In addition, the second wing toolbar 28 is configured to rotate about a second wing axis 44 (e.g., third axis) relative to the second wing support 30 to enable a portion of the toolbar assembly 14 (e.g., right half of the toolbar assembly 14) to bend in response to variations in the surface of the soil. For example, if row units coupled to the second wing toolbar 28 encounter terrain that is elevated relative to the terrain under the central toolbar 22 and/or under the second wing support 30, the second wing toolbar 28 may rotate in a direction 46 about the axis 44. As a result, the row units 12 coupled to the central toolbar 22, the second wing support 30, and the second wing toolbar 28 may maintain engagement with the soil surface.
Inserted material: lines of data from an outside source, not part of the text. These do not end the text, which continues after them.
`src/rtl/lcdseq_pkg.sv`:
```
package lcdseq_pkg;

  localparam logic [2:0] KIND_CMD    = 3'd0;
  localparam logic [2:0] KIND_CHAR   = 3'd1;
  localparam logic [2:0] KIND_CURSOR = 3'd2;
  localparam logic [2:0] KIND_NUMBER = 3'd3;
  localparam logic [2:0] KIND_INIT   = 3'd4;

  localparam logic REG_DEVICE_ADDRESS = 1'b0;
  localparam logic REG_BACKLIGHT_ON   = 1'b1;

  localparam logic [2:0] STEP_ADDR   = 3'd0;
  localparam logic [2:0] STEP_HI_ON  = 3'd1;
  localparam logic [2:0] STEP_HI_OFF = 3'd2;
  localparam logic [2:0] STEP_LO_ON  = 3'd3;
  localparam logic [2:0] STEP_LO_OFF = 3'd4;

  localparam logic [7:0] BL_BIT     = 8'h08;
  localparam logic [7:0] EN_BIT     = 8'h04;
  localparam logic [7:0] RS_BIT     = 8'h01;
  localparam logic [7:0] ROW1_BASE  = 8'h40;
  localparam logic [7:0] CURSOR_CMD = 8'h80;
  localparam logic [7:0] ASCII_ZERO = 8'h30;

  localparam logic [2:0] INIT_LAST  = 3'd5;
  localparam logic [2:0] DIGIT_LAST = 3'd4;

  typedef struct packed {
    logic [7:0] data;
    logic       rs;
    logic       last;
  } lcd_entry_t;

  typedef struct packed {
    logic [6:0] dev_addr;
    logic       backlight;
  } cfg_t;

  function automatic logic [7:0] init_cmd(input logic [2:0] idx);
    logic [7:0] cmd;
    case (idx)
      3'd0:    cmd = 8'h33;
      3'd1:    cmd = 8'h32;
      3'd2:    cmd = 8'h28;
      3'd3:    cmd = 8'h0C;
      3'd4:    cmd = 8'h06;
      default: cmd = 8'h01;
    endcase
    return cmd;
  endfunction

endpackage

```
`src/rtl/lcdseq_if.sv`:
```
interface lcdseq_req_if;
  logic        valid;
  logic        ready;
  logic [2:0]  kind;
  logic [7:0]  byte_value;
  logic        row;
  logic [5:0]  column;
  logic [15:0] number;

  modport source (output valid, kind, byte_value, row, column, number, input ready);
  modport sink (input valid, kind, byte_value, row, column, number, output ready);
endinterface

interface lcdseq_bus_if;
  logic       valid;
  logic       ready;
  logic [7:0] bus_byte;
  logic       start_before;
  logic       stop_after;
  logic       last;

  modport source (output valid, bus_byte, start_before, stop_after, last, input ready);
  modport sink (input valid, bus_byte, start_before, stop_after, last, output ready);
endinterface

```
`src/rtl/lcdseq_front.sv`:
```
module lcdseq_front (
  input  logic                   clk,
  input  logic                   rst,
  lcdseq_req_if.sink             req,
  output lcdseq_pkg::lcd_entry_t entry,
  output logic                   entry_valid,
  input  logic                   entry_ready
);
  import lcdseq_pkg::*;

  typedef enum logic [4:0] {
    S_IDLE   = 5'b00001,
    S_ONE    = 5'b00010,
    S_INIT   = 5'b00100,
    S_CONV   = 5'b01000,
    S_DIGITS = 5'b10000
  } state_t;

  state_t      state;
  state_t      state_next;
  logic [3:0]  cnt;
  logic [7:0]  one_data;
  logic        one_rs;
  logic [15:0] bin;
  logic [19:0] bcd;
  logic [19:0] bcd_adj;
  logic [19:0] bcd_shift;
  logic [3:0]  digits [5];
  logic [2:0]  start_idx;
  logic [7:0]  row_base;
  logic        accept;

  assign req.ready = (state == S_IDLE);
  assign accept    = req.valid && req.ready;
  assign row_base  = req.row ? ROW1_BASE : 8'h00;

  // One step of shift-and-add-3 binary to BCD conversion.
  always_comb begin
    for (int i = 0; i < 5; i++) begin
      if (bcd[i*4 +: 4] >= 4'd5) begin
        bcd_adj[i*4 +: 4] = bcd[i*4 +: 4] + 4'd3;
      end else begin
        bcd_adj[i*4 +: 4] = bcd[i*4 +: 4];
      end
    end
    bcd_shift = {bcd_adj[18:0], bin[15]};
  end

  always_comb begin
    for (int i = 0; i < 5; i++) begin
      digits[i] = bcd[(4 - i)*4 +: 4];
    end
  end

  // The first printed digit is the leading nonzero one, or the units digit.
  always_comb begin
    start_idx = DIGIT_LAST;
    for (int i = 3; i >= 0; i--) begin
      if (bcd_shift[(4 - i)*4 +: 4] != 4'd0) begin
        start_idx = 3'(i);
      end
    end
  end

  always_comb begin
    entry_valid = 1'b0;
    entry       = '0;
    unique case (state)
      S_ONE: begin
        entry_valid = 1'b1;
        entry.data  = one_data;
        entry.rs    = one_rs;
        entry.last  = 1'b1;
      end
      S_INIT: begin
        entry_valid = 1'b1;
        entry.data  = init_cmd(cnt[2:0]);
        entry.last  = (cnt[2:0] == INIT_LAST);
      end
      S_DIGITS: begin
        entry_valid = 1'b1;
        entry.data  = ASCII_ZERO | {4'b0000, digits[cnt[2:0]]};
        entry.rs    = 1'b1;
        entry.last  = (cnt[2:0] == DIGIT_LAST);
      end
      default: begin
        entry_valid = 1'b0;
      end
    endcase
  end

  always_comb begin
    state_next = state;
    unique case (state)
      S_IDLE: begin
        if (accept) begin
          unique case (req.kind) inside
            KIND_CMD, KIND_CHAR, KIND_CURSOR: state_next = S_ONE;
            KIND_NUMBER:                      state_next = S_CONV;
            KIND_INIT:                        state_next = S_INIT;
            default:                          state_next = S_IDLE;
          endcase
        end
      end
      S_ONE: begin
        if (entry_ready) state_next = S_IDLE;
      end
      S_INIT: begin
        if (entry_ready && cnt[2:0] == INIT_LAST) state_next = S_IDLE;
      end
      S_CONV: begin
        if (cnt == 4'd15) state_next = S_DIGITS;
      end
      S_DIGITS: begin
        if (entry_ready && cnt[2:0] == DIGIT_LAST) state_next = S_IDLE;
      end
      default: state_next = S_IDLE;
    endcase
  end

  always_ff @(posedge clk) begin
    if (rst) begin
      state <= S_IDLE;
    end else begin
      state <= state_next;
    end
  end

  always_ff @(posedge clk) begin
    if (accept) begin
      cnt      <= 4'd0;
      one_data <= (req.kind == KIND_CURSOR) ?
                  (CURSOR_CMD | (row_base + {2'b00, req.column})) : req.byte_value;
      one_rs   <= (req.kind == KIND_CHAR);
      bin      <= req.number;
      bcd      <= '0;
    end else if (state == S_CONV) begin
      bin <= {bin[14:0], 1'b0};
      bcd <= bcd_shift;
      if (cnt == 4'd15) begin
        cnt <= {1'b0, start_idx};
      end else begin
        cnt <= cnt + 4'd1;
      end
    end else if ((state == S_INIT || state == S_DIGITS) && entry_ready) begin
      cnt <= cnt + 4'd1;
    end
  end

endmodule

```
`src/rtl/lcdseq_fifo.sv`:
```
module lcdseq_fifo #(
  parameter int DEPTH = 4
) (
  input  logic                   clk,
  input  logic                   rst,
  input  lcdseq_pkg::lcd_entry_t in_data,
  input  logic                   in_valid,
  output logic                   in_ready,
  output lcdseq_pkg::lcd_entry_t out_data,
  output logic                   out_valid,
  input  logic                   out_ready
);
  import lcdseq_pkg::*;

  localparam int AW = (DEPTH > 1) ? $clog2(DEPTH) : 1;
  localparam int CW = $clog2(DEPTH + 1);
  localparam logic [AW-1:0] LAST_PTR   = AW'(DEPTH - 1);
  localparam logic [CW-1:0] FULL_COUNT = CW'(DEPTH);

  lcd_entry_t    mem [DEPTH];
  logic [AW-1:0] wr_ptr;
  logic [AW-1:0] rd_ptr;
  logic [CW-1:0] count;
  logic          push;
  logic          pop;

  assign in_ready  = (count != FULL_COUNT);
  assign out_valid = (count != '0);
  assign out_data  = mem[rd_ptr];
  assign push      = in_valid && in_ready;
  assign pop       = out_valid && out_ready;

  always_ff @(posedge clk) begin
    if (rst) begin
      wr_ptr <= '0;
      rd_ptr <= '0;
      count  <= '0;
    end else begin
      if (push) begin
        wr_ptr <= (wr_ptr == LAST_PTR) ? '0 : wr_ptr + AW'(1);
      end
      if (pop) begin
        rd_ptr <= (rd_ptr == LAST_PTR) ? '0 : rd_ptr + AW'(1);
      end
      if (push && !pop) begin
        count <= count + CW'(1);
      end else if (pop && !push) begin
        count <= count - CW'(1);
      end
    end
  end

  always_ff @(posedge clk) begin
    if (push) begin
      mem[wr_ptr] <= in_data;
    end
  end

  a_count_bound: assert property (@(posedge clk) disable iff (rst) count <= FULL_COUNT)
    else $error("Queue fill count exceeds its depth.");

endmodule

```
`src/rtl/lcdseq_back.sv`:
```
module lcdseq_back (
  input  logic                   clk,
  input  logic                   rst,
  input  lcdseq_pkg::cfg_t       cfg,
  input  lcdseq_pkg::lcd_entry_t entry,
  input  logic                   entry_valid,
  output logic                   entry_ready,
  lcdseq_bus_if.source           bus
);
  import lcdseq_pkg::*;

  lcd_entry_t cur;
  logic       have;
  logic [2:0] step;
  logic       out_valid;
  logic [7:0] out_byte;
  logic       out_start;
  logic       out_stop;
  logic       out_last;
  logic       advance;
  logic       pop;
  logic [7:0] flags;
  logic [7:0] hi;
  logic [7:0] lo;
  logic [7:0] byte_next;

  assign advance     = have && (!out_valid || bus.ready);
  assign entry_ready = !have || (advance && step == STEP_LO_OFF);
  assign pop         = entry_ready && entry_valid;

  assign flags = (cfg.backlight ? BL_BIT : 8'h00) | (cur.rs ? RS_BIT : 8'h00);
  assign hi    = {cur.data[7:4], 4'b0000} | flags;
  assign lo    = {cur.data[3:0], 4'b0000} | flags;

  always_comb begin
    unique case (step)
      STEP_ADDR:   byte_next = {cfg.dev_addr, 1'b0};
      STEP_HI_ON:  byte_next = hi | EN_BIT;
      STEP_HI_OFF: byte_next = hi;
      STEP_LO_ON:  byte_next = lo | EN_BIT;
      default:     byte_next = lo;
    endcase
  end

  always_ff @(posedge clk) begin
    if (rst) begin
      have      <= 1'b0;
      step      <= STEP_ADDR;
      out_valid <= 1'b0;
    end else begin
      if (advance) begin
        out_valid <= 1'b1;
      end else if (bus.ready) begin
        out_valid <= 1'b0;
      end
      if (pop) begin
        have <= 1'b1;
        step <= STEP_ADDR;
      end else if (advance) begin
        if (step == STEP_LO_OFF) begin
          have <= 1'b0;
        end else begin
          step <= step + 3'd1;
        end
      end
    end
  end

  always_ff @(posedge clk) begin
    if (pop) begin
      cur <= entry;
    end
    if (advance) begin
      out_byte  <= byte_next;
      out_start <= (step == STEP_ADDR);
      out_stop  <= (step == STEP_LO_OFF);
      out_last  <= (step == STEP_LO_OFF) && cur.last;
    end
  end

  assign bus.valid        = out_valid;
  assign bus.bus_byte     = out_byte;
  assign bus.start_before = out_start;
  assign bus.stop_after   = out_stop;
  assign bus.last         = out_last;

  a_last_has_stop: assert property (@(posedge clk) disable iff (rst)
    bus.valid && bus.last |-> bus.stop_after)
    else $error("Final word of a request lacks a stop marker.");

  a_addr_is_write: assert property (@(posedge clk) disable iff (rst)
    bus.valid && bus.start_before |-> !bus.stop_after && bus.bus_byte[0] == 1'b0)
    else $error("Address word is not a plain write address.");

  a_step_range: assert property (@(posedge clk) disable iff (rst) have |-> step <= STEP_LO_OFF)
    else $error("Byte step counter out of range.");

endmodule

```
`src/rtl/i2c_char_lcd_command_sequencer.sv`:
```
// Channel  Direction  Fields
// req      in         kind, byte_value, row, column, number
// bus      out        bus_byte, start_before, stop_after, last
// cfg      in         cfg_we, cfg_index, cfg_data (write only)
//
// Every LCD byte becomes five bus words in the back end.
// A number request runs a binary to BCD conversion before its first digit is queued.
// Reset clears the control state and loads address 39 with the backlight on.
// A stalled bus holds the back end, and the front end stops once the queue fills.
module i2c_char_lcd_command_sequencer #(
  parameter int FIFO_DEPTH = 4
) (
  input  logic         clk,
  input  logic         rst,
  lcdseq_req_if.sink   req,
  lcdseq_bus_if.source bus,
  input  logic         cfg_we,
  input  logic         cfg_index,
  input  logic [6:0]   cfg_data
);
  import lcdseq_pkg::*;

  cfg_t       cfg;
  lcd_entry_t front_entry;
  logic       front_valid;
  logic       front_ready;
  lcd_entry_t back_entry;
  logic       back_valid;
  logic       back_ready;

  always_ff @(posedge clk) begin
    if (rst) begin
      cfg.dev_addr  <= 7'd39;
      cfg.backlight <= 1'b1;
    end else if (cfg_we) begin
      case (cfg_index)
        REG_DEVICE_ADDRESS: cfg.dev_addr  <= cfg_data;
        REG_BACKLIGHT_ON:   cfg.backlight <= cfg_data[0];
        default:            cfg.backlight <= cfg.backlight;
      endcase
    end
  end

  lcdseq_front u_front (
    .clk         (clk),
    .rst         (rst),
    .req         (req),
    .entry       (front_entry),
    .entry_valid (front_valid),
    .entry_ready (front_ready)
  );

  lcdseq_fifo #(
    .DEPTH (FIFO_DEPTH)
  ) u_fifo (
    .clk       (clk),
    .rst       (rst),
    .in_data   (front_entry),
    .in_valid  (front_valid),
    .in_ready  (front_ready),
    .out_data  (back_entry),
    .out_valid (back_valid),
    .out_ready (back_ready)
  );

  lcdseq_back u_back (
    .clk         (clk),
    .rst         (rst),
    .cfg         (cfg),
    .entry       (back_entry),
    .entry_valid (back_valid),
    .entry_ready (back_ready),
    .bus         (bus)
  );

endmodule
```
`src/flat_wrapper.sv`:
```
// flat-port wrapper written by rule: the top's interface ports become plain ports
module i2c_char_lcd_command_sequencer_flat import lcdseq_pkg::*;
#(
  parameter int FIFO_DEPTH = 4
)
  (clk, rst, cfg_we, cfg_index, cfg_data, req_valid, req_kind, req_byte_value, req_row, req_column, req_number, req_ready, bus_valid, bus_bus_byte, bus_start_before, bus_stop_after, bus_last, bus_ready);
  lcdseq_req_if req_i ();
  lcdseq_bus_if bus_i ();
  input  logic clk;
  input  logic rst;
  input  logic cfg_we;
  input  logic cfg_index;
  input  logic [6:0] cfg_data;
  input wire logic [$bits(req_i.valid)-1:0] req_valid;
  input wire logic [$bits(req_i.kind)-1:0] req_kind;
  input wire logic [$bits(req_i.byte_value)-1:0] req_byte_value;
  input wire logic [$bits(req_i.row)-1:0] req_row;
  input wire logic [$bits(req_i.column)-1:0] req_column;
  input wire logic [$bits(req_i.number)-1:0] req_number;
  output wire logic [$bits(req_i.ready)-1:0] req_ready;
  output wire logic [$bits(bus_i.valid)-1:0] bus_valid;
  output wire logic [$bits(bus_i.bus_byte)-1:0] bus_bus_byte;
  output wire logic [$bits(bus_i.start_before)-1:0] bus_start_before;
  output wire logic [$bits(bus_i.stop_after)-1:0] bus_stop_after;
  output wire logic [$bits(bus_i.last)-1:0] bus_last;
  input wire logic [$bits(bus_i.ready)-1:0] bus_ready;
  assign req_i.valid = req_valid;
  assign req_i.kind = req_kind;
  assign req_i.byte_value = req_byte_value;
  assign req_i.row = req_row;
  assign req_i.column = req_column;
  assign req_i.number = req_number;
  assign req_ready = req_i.ready;
  assign bus_valid = bus_i.valid;
  assign bus_bus_byte = bus_i.bus_byte;
  assign bus_start_before = bus_i.start_before;
  assign bus_stop_after = bus_i.stop_after;
  assign bus_last = bus_i.last;
  assign bus_i.ready = bus_ready;
  i2c_char_lcd_command_sequencer #(.FIFO_DEPTH(FIFO_DEPTH)) u_core (.clk(clk), .rst(rst), .req(req_i), .bus(bus_i), .cfg_we(cfg_we), .cfg_index(cfg_index), .cfg_data(cfg_data));
endmodule
```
In the illustrated embodiment, the first and second wing axes 40 and 44 are substantially parallel to the direction of travel 20. However, it should be appreciated that in alternative embodiments, the first and second wing axes may be angled relative to the direction of travel (e.g., based on the configuration of the third and fourth pivot joints).
In the illustrated embodiment, the agricultural implement system 10 includes four wheels 48 coupled to the central toolbar 22 by respective wheel frames 50. The wheel frames 50 are rotatably coupled to the central toolbar 22 and rotatably coupled to the wheels 48. A wheel actuator 52 (e.g., first actuator), such as a hydraulic actuator or a hydraulic cylinder, among others, is coupled to each wheel frame 50 and to the central toolbar 22 (e.g., via a bracket). The wheel actuators 52 are configured to rotate the respective wheel frames 50 relative to the central toolbar 22. For example, with the toolbar assembly 14 in the illustrated lowered position, the wheel actuators 52 may rotate the wheel frames 50 in the direction 54 (e.g., via extension of hydraulic cylinders), thereby moving the toolbar assembly 14 to a raised position. Furthermore, with the toolbar assembly 14 in the raised position, the wheel actuators 52 may rotate the wheel frames 50 in the direction 56 (e.g., via retraction of hydraulic cylinders), thereby moving the toolbar assembly 14 to the lowered position. With the toolbar assembly 14 in the lowered position, the row units 12 (e.g., ground-engaging elements of the row units, such as gauge wheels, openers, closing discs, packers wheels, etc.) are configured to engage the soil. In addition, transitioning the toolbar assembly 14 to the raised position causes the row units 12 to disengage the soil. The toolbar assembly 14 may be transitioned to the raised position for turning the implement at a headland, or as discussed in detail below, for transitioning the wing toolbars to a transport position.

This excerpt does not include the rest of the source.